- Flag of the Kuopio Logistics Battalion
- Country: Finland
- Type: Military logistics
- Garrison/HQ: Hoikankangas, Kajaani, Finland
- March: Hurtti-Ukko

Insignia

= Kuopio Battalion =

The Finnish Kuopio Battalion is responsible for training of a reconnaissance and ranger unit and a maintenance unit of the Kainuu Brigade. About 250 to 300 conscripts and 160 salaried professionals work in the battalion.

==Logistics Company==

The logistics company trains specialists for the supplies and transportation arms of the Finnish armed forces in Northern Finland, including Air Force and Border Guard personnel.

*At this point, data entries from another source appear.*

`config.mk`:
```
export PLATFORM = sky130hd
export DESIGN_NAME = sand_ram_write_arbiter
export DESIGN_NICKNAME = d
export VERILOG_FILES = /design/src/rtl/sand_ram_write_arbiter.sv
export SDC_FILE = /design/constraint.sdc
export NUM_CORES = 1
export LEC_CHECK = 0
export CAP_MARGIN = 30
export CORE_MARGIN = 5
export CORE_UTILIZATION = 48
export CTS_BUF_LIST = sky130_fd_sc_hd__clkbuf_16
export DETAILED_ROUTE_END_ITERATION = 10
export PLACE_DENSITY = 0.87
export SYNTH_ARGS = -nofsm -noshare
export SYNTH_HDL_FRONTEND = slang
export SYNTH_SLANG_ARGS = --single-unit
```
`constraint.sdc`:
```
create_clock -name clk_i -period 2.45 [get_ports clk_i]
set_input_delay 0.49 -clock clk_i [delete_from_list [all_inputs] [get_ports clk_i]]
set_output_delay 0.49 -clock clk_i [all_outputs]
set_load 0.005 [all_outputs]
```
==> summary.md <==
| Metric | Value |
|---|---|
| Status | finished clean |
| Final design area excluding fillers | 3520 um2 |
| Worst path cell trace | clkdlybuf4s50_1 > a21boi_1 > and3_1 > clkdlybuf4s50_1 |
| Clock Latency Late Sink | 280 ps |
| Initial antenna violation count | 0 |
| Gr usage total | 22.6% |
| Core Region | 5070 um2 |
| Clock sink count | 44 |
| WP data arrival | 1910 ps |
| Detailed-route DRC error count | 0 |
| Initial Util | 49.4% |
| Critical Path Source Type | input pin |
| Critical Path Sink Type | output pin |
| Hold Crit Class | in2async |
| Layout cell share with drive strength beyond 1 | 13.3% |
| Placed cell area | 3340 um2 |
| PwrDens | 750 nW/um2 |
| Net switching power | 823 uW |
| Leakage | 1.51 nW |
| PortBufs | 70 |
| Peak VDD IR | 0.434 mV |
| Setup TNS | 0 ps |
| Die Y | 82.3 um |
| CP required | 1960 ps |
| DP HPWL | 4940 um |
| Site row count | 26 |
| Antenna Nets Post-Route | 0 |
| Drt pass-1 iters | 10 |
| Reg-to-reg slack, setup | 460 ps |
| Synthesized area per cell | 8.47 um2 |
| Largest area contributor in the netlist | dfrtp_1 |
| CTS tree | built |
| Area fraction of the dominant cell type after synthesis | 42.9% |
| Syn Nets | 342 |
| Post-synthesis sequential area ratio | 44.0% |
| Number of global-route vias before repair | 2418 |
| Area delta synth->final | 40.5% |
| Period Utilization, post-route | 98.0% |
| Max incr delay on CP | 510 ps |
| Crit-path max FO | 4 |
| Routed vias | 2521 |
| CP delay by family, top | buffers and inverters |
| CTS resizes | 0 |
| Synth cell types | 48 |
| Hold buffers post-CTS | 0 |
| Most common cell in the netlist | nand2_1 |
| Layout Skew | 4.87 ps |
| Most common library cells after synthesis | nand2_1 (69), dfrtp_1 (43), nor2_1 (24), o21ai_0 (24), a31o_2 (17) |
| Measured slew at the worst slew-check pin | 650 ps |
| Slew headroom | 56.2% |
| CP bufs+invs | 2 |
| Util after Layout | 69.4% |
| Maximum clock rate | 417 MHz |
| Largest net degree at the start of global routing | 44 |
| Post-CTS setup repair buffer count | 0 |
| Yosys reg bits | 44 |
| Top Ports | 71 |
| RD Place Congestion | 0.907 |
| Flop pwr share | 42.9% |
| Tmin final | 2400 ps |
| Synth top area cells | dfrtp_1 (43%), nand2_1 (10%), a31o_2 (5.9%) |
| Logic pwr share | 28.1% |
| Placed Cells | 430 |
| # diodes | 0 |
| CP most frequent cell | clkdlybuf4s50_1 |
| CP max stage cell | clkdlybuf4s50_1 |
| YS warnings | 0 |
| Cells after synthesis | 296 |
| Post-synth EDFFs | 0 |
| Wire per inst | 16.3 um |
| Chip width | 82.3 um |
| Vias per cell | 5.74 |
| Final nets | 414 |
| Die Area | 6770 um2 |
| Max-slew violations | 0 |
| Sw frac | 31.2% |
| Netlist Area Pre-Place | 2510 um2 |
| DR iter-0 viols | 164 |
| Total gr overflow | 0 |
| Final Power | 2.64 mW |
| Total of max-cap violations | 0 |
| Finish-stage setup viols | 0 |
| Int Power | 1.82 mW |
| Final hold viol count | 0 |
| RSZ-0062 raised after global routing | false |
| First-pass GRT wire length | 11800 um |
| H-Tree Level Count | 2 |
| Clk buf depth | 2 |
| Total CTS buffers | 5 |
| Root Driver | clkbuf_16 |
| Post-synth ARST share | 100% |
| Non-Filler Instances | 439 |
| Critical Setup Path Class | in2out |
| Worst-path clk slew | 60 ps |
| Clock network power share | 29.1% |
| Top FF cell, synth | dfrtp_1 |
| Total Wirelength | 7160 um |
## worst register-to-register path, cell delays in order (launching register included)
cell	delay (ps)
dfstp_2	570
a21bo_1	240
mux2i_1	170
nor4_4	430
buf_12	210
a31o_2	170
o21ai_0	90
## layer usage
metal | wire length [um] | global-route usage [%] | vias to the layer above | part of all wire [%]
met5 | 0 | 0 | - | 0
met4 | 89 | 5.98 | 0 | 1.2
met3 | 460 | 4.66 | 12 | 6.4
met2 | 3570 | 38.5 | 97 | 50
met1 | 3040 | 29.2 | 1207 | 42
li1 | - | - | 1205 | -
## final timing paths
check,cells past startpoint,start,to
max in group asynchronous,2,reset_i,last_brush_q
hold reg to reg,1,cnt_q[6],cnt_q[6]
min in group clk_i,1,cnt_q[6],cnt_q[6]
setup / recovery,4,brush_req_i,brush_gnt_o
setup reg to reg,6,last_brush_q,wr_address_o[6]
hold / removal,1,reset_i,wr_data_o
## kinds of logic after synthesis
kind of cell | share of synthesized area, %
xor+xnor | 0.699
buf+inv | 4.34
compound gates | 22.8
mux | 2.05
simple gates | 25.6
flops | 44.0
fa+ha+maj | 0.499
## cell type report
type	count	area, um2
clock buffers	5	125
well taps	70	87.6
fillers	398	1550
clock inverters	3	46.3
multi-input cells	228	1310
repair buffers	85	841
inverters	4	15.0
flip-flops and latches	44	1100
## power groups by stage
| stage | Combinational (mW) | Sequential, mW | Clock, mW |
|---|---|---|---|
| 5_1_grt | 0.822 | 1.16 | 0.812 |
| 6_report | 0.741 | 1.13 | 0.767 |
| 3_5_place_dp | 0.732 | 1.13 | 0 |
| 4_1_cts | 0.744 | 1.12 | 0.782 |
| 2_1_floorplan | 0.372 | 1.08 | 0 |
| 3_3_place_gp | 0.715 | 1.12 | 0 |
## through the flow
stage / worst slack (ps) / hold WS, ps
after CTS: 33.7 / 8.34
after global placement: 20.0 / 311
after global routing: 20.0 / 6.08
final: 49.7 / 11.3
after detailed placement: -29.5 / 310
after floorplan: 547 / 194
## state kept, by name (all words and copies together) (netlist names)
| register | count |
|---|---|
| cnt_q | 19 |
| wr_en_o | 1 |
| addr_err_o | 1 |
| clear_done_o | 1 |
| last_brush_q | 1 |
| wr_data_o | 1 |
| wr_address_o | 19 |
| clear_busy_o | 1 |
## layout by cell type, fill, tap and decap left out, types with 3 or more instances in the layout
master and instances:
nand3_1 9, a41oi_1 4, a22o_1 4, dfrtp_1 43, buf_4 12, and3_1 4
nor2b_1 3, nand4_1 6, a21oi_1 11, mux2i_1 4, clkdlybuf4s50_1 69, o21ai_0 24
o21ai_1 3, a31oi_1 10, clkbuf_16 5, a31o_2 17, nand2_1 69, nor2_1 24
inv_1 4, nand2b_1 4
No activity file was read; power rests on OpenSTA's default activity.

It also leads the courses for the special maintenance personnel, logistics platoon leader and war-time unit officer courses in cooperation with other logistics units.

The logistics company consists of
- supply and transport platoon
- maintenance platoon
- first medical aid platoon
- logistics service platoon
- command post platoon

==1st Separate vehicle company==

The privates and those to be promoted as lance-corporals will achieve BECE driver licence for heavy vehicles and the NCO course attendants BC driving licence. All those, who will graduate from the courses will get a certificate for 140 hours or 280 hours of civilian professional training.

==Maintenance center==

The maintenance center is responsible of peace-time training and storing war-time materials according to the instruction of the Kainuu Brigade and the Northern Finland Logistics Regiment. It also support the troops production. The maintenance center has the leading unit, vehicle department, repair department, systems department and office.

==Transport Center==

The transport center plans and leads the conscript driver training, the salaried personnel training and executed the special courses of the transport section. It also support the troop production of the battalions or units of that level. The transport center has three units: transport office, transport department and driver training center.

==Material Center==

The material center stores, maintains, adds, evacuates and supplies the gun, electronic and economic materials and takes part in the crises time planning for diversifying the material storage's. It takes part in troops production. The units of the material center are battle material, electronics and food supplies storage.